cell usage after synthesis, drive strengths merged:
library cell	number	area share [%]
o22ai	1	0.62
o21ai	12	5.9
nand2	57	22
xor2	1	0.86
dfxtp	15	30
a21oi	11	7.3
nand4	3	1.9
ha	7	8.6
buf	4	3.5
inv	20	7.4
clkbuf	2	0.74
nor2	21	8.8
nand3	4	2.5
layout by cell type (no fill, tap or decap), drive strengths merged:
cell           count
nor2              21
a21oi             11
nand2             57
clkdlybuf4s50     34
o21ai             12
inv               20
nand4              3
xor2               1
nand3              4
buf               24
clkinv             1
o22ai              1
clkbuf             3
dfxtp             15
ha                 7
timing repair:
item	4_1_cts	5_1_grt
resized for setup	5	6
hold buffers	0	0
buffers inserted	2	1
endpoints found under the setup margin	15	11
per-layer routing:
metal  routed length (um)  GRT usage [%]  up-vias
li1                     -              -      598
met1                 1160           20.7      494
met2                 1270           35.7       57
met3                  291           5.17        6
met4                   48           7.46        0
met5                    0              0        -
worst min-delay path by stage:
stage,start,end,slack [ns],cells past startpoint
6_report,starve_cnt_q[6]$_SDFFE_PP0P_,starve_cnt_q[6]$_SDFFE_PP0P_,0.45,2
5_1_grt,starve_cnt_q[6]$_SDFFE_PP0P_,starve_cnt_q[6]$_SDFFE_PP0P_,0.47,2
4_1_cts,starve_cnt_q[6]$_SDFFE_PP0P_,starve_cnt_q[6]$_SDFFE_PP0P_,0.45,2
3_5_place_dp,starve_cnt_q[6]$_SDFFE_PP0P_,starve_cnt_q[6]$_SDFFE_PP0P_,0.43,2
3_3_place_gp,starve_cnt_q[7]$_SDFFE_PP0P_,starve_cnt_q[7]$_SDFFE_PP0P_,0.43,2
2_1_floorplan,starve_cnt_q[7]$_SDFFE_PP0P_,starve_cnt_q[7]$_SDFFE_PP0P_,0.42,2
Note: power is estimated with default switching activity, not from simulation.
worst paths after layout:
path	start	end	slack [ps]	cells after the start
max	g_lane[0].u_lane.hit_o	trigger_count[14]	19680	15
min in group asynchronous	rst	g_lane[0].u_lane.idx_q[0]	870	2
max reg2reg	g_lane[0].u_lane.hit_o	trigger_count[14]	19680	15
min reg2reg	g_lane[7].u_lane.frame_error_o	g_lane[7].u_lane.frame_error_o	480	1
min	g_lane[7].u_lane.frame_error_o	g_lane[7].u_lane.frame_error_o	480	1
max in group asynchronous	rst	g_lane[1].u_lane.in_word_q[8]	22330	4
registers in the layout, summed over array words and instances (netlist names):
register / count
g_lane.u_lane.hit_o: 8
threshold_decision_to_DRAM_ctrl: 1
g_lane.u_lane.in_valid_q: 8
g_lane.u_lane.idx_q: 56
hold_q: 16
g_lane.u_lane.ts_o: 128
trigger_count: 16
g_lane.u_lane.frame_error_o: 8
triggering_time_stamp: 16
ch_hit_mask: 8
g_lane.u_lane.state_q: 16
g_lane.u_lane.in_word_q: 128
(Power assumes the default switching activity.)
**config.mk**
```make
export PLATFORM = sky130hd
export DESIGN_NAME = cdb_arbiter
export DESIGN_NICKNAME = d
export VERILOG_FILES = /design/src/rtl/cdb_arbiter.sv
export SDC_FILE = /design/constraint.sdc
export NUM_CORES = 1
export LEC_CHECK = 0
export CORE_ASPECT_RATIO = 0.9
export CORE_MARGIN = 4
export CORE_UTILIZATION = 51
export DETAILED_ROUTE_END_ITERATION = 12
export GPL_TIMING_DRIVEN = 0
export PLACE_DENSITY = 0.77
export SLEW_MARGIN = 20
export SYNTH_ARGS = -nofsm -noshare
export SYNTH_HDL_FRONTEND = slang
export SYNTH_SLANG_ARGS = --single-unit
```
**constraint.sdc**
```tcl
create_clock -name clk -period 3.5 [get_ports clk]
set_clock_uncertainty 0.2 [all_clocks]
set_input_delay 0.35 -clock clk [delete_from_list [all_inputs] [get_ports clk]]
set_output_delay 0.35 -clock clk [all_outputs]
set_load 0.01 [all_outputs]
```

· · · · ·

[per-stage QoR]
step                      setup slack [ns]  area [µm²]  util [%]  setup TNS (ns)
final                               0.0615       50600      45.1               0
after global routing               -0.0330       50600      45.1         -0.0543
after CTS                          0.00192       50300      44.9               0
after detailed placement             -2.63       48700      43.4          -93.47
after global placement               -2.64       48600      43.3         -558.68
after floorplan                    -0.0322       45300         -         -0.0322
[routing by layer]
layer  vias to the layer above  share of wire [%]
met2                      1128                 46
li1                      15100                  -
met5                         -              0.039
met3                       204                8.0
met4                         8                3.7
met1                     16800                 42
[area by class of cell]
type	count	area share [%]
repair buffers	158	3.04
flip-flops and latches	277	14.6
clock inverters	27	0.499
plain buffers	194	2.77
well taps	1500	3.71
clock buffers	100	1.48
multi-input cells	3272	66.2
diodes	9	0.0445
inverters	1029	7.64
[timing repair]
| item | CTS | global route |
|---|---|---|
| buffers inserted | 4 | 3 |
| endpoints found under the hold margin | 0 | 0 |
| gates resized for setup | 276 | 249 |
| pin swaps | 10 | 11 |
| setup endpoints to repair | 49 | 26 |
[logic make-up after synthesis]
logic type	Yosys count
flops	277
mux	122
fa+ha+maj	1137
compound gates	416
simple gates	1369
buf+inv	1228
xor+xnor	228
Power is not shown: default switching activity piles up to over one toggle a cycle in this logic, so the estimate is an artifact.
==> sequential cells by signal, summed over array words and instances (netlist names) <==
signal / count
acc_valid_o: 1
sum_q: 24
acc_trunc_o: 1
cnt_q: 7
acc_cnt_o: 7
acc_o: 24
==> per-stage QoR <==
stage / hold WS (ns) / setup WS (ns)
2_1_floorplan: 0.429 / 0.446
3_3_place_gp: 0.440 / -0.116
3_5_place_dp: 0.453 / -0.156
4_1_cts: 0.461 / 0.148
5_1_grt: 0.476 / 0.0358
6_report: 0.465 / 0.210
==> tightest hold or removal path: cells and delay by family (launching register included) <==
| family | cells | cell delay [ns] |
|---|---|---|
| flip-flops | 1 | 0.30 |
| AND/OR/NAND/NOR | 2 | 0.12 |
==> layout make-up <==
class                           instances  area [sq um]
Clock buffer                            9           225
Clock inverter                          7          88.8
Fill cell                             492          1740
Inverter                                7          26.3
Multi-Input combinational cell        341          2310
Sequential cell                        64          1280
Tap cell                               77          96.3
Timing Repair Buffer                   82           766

· · · · ·

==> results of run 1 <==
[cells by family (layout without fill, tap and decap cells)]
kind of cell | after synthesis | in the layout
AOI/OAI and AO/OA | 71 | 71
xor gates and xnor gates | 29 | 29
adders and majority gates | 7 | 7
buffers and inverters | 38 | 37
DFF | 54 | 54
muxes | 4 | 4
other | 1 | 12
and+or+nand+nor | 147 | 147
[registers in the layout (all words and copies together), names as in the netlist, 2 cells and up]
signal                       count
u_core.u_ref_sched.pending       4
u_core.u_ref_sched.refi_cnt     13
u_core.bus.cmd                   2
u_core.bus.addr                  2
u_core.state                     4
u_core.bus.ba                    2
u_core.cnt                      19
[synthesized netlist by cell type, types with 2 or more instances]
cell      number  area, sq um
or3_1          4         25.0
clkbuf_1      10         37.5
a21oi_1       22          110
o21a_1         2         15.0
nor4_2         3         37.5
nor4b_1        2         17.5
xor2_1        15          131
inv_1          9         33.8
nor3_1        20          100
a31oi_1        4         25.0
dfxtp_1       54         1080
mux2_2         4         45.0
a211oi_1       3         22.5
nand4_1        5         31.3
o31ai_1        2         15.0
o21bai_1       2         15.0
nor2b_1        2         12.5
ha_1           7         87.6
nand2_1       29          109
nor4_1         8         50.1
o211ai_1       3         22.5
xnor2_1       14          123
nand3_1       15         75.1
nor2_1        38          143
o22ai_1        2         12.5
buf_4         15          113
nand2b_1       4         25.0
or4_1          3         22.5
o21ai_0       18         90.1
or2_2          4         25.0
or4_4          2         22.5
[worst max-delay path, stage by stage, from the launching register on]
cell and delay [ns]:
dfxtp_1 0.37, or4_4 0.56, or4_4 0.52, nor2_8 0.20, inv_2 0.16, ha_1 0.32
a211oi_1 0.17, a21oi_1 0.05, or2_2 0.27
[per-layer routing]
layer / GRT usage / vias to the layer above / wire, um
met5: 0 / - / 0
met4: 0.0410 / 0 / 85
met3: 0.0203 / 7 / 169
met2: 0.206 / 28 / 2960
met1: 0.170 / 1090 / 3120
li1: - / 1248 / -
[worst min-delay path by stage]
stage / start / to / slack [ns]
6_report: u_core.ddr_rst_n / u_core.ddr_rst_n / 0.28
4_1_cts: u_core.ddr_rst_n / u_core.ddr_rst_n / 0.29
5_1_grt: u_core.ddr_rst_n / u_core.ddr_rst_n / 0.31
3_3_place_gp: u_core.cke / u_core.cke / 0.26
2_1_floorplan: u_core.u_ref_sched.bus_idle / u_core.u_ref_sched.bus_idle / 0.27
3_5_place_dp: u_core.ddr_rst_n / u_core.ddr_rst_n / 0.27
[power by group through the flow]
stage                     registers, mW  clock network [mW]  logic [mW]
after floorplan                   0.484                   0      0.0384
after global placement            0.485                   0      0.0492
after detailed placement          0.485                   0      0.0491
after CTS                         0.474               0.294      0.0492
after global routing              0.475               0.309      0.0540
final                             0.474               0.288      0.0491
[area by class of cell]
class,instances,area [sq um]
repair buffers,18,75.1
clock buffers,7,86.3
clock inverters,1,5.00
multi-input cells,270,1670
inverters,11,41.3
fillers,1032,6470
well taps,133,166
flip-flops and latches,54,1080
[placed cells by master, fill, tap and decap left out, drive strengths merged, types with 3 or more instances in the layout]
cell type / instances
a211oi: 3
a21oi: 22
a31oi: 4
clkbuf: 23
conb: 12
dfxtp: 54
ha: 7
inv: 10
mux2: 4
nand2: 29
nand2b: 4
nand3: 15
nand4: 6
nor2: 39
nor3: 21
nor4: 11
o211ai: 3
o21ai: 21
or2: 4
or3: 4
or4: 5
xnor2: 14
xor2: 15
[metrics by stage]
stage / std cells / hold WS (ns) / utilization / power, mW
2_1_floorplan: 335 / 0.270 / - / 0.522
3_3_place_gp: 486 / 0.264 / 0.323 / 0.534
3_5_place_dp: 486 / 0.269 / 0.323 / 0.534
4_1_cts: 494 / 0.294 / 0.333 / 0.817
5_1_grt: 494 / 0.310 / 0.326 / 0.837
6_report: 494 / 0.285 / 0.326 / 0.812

· · · · ·

* **WORK ITEM**
Scan the material line by line and report each one that contains "array".

* **SOLUTION TO THIS PROBLEM**
registers in the layout, summed over array words and instances (netlist names):
==> sequential cells by signal, summed over array words and instances (netlist names) <==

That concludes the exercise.